[Stored items]
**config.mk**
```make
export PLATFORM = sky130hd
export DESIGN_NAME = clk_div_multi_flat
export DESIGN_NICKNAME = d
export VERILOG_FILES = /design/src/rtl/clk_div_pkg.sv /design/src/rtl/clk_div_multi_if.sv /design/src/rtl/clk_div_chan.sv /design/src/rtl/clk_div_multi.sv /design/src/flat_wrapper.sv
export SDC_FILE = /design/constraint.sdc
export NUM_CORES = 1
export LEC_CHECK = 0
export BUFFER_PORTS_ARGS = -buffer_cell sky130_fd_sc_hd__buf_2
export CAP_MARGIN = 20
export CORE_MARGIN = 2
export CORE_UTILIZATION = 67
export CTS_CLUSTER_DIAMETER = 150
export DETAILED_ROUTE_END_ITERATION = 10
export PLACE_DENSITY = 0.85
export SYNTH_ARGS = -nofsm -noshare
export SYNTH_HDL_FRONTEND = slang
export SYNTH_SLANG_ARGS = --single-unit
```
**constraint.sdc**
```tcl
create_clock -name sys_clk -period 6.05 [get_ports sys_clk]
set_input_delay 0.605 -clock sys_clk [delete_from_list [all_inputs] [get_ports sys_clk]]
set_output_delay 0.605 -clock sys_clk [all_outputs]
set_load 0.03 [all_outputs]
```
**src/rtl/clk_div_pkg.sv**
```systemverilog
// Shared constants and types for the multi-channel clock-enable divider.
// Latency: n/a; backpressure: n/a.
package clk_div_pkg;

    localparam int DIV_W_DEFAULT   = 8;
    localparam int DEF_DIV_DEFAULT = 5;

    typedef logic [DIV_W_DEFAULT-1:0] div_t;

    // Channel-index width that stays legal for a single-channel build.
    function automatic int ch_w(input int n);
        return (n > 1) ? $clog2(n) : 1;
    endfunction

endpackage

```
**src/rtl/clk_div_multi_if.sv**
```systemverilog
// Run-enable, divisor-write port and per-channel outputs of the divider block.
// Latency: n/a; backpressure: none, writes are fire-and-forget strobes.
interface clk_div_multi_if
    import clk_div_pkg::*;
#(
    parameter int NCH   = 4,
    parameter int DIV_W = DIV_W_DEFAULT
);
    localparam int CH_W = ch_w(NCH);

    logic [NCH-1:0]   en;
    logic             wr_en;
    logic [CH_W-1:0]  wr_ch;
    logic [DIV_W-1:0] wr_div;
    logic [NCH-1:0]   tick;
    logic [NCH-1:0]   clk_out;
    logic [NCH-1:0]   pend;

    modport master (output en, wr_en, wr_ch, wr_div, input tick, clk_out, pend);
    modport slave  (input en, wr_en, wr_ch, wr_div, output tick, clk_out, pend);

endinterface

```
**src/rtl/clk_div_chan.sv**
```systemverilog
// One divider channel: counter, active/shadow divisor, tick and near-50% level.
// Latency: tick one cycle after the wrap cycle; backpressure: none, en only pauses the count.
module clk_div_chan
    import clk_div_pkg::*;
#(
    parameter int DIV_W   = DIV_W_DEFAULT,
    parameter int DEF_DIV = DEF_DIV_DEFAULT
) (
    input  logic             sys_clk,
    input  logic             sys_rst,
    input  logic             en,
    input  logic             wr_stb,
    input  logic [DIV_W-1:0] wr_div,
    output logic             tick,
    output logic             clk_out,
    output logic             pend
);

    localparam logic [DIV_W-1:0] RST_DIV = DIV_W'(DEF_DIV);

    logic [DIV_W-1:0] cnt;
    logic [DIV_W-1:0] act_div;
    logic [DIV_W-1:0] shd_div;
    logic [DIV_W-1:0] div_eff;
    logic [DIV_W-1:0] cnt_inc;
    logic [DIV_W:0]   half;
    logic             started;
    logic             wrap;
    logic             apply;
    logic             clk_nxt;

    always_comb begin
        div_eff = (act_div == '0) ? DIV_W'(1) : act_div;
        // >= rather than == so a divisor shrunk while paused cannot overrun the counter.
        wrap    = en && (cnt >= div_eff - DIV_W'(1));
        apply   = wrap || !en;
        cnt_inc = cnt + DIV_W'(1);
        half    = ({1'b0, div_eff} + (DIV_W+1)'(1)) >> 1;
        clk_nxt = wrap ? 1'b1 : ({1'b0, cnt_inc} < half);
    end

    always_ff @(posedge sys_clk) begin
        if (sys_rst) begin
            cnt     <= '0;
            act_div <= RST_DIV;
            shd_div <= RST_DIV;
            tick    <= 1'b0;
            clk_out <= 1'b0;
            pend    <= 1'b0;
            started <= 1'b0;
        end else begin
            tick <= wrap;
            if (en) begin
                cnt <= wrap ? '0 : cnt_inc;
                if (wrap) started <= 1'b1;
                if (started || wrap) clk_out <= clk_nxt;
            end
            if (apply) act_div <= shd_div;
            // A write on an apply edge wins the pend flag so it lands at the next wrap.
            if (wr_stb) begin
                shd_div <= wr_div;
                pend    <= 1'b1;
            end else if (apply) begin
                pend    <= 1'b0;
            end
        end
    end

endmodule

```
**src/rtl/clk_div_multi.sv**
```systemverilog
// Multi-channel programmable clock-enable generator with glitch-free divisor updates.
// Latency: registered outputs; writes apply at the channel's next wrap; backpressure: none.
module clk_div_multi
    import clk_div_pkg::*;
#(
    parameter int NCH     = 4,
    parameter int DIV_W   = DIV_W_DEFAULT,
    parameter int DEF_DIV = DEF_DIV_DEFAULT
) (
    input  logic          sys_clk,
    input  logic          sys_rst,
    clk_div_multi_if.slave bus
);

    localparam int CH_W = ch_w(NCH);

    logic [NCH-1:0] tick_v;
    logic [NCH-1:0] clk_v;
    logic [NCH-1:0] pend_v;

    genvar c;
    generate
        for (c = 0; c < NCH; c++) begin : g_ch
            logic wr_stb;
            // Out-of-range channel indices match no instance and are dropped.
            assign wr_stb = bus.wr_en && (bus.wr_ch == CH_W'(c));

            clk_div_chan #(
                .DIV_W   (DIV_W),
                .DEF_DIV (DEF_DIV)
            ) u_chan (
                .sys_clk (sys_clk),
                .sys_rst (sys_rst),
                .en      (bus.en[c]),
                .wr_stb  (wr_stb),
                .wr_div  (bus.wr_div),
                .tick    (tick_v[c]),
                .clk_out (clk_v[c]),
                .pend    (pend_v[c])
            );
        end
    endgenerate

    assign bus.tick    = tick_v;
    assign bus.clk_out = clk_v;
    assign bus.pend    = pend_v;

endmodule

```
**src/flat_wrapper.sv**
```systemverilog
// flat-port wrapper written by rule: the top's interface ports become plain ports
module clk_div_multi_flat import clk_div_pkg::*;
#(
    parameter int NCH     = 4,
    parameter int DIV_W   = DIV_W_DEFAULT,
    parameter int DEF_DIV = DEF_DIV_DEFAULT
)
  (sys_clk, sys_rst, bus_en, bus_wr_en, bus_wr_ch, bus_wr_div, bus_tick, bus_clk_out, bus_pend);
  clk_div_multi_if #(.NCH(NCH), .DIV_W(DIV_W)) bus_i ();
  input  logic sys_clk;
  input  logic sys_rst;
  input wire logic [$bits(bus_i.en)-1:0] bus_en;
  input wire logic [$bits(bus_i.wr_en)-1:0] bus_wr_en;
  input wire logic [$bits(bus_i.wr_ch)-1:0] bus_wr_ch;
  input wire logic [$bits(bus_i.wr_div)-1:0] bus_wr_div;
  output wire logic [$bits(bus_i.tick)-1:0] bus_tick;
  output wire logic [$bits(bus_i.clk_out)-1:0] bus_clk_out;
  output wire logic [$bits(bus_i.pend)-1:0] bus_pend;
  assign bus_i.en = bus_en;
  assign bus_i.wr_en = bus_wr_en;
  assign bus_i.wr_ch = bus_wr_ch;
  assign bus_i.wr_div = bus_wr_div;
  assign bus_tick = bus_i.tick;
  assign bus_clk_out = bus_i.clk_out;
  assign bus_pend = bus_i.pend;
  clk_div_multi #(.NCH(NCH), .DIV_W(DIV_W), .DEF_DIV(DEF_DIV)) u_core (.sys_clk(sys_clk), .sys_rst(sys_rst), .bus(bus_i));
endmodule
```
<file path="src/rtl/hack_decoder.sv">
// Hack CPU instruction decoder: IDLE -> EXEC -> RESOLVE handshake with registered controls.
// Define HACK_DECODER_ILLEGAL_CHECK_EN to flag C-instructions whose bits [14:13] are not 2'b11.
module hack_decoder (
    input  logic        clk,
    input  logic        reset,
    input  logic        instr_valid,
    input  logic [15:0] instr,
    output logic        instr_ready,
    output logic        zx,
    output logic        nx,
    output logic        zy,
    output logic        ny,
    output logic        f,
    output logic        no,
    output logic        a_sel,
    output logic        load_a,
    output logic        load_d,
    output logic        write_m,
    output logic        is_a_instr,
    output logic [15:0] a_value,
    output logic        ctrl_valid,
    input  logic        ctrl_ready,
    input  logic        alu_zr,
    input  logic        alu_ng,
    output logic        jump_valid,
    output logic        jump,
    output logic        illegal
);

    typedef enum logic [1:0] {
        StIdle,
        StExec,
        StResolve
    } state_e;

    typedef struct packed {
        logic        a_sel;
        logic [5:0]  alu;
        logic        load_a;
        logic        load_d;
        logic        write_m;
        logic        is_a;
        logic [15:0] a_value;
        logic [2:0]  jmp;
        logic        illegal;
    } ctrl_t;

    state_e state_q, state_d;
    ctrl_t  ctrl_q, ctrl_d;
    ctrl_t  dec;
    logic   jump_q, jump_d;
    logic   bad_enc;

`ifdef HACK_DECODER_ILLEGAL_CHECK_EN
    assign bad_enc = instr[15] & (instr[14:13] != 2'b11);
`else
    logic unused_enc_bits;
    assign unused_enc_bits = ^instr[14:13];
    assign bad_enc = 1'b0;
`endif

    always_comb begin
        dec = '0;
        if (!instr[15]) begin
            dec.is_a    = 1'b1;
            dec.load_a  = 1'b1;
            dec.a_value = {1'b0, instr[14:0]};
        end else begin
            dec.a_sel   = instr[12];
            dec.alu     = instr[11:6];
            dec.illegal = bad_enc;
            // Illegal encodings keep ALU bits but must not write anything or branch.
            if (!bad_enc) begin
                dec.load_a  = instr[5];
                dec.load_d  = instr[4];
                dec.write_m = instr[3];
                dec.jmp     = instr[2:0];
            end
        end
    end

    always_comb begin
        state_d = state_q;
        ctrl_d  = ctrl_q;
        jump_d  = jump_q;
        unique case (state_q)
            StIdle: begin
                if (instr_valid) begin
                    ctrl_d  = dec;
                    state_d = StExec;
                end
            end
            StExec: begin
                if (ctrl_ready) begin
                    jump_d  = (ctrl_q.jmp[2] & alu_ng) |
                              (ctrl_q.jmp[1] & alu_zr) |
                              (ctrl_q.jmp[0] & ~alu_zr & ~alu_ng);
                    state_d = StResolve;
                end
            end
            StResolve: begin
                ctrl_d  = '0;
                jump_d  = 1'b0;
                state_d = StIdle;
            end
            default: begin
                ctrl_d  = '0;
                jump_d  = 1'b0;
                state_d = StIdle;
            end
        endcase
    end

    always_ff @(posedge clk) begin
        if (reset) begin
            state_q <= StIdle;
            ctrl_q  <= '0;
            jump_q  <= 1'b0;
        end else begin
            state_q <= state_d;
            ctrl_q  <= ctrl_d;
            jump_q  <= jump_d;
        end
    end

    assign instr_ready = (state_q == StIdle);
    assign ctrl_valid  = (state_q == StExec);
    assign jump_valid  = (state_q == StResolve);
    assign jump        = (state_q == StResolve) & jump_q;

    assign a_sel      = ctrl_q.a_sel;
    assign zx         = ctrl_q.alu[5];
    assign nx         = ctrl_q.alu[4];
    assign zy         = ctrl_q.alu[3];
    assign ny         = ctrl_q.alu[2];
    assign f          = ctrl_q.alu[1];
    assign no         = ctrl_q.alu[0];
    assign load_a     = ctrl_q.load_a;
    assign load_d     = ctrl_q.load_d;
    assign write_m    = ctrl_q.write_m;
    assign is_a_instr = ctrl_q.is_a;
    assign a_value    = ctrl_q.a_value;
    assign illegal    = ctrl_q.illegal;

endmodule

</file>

• [INSTRUCTIONS FOR THE TASK] Every line in the data that holds the string "counter" should be returned.

• [TASK RESPONSE]
// One divider channel: counter, active/shadow divisor, tick and near-50% level.
        // >= rather than == so a divisor shrunk while paused cannot overrun the counter.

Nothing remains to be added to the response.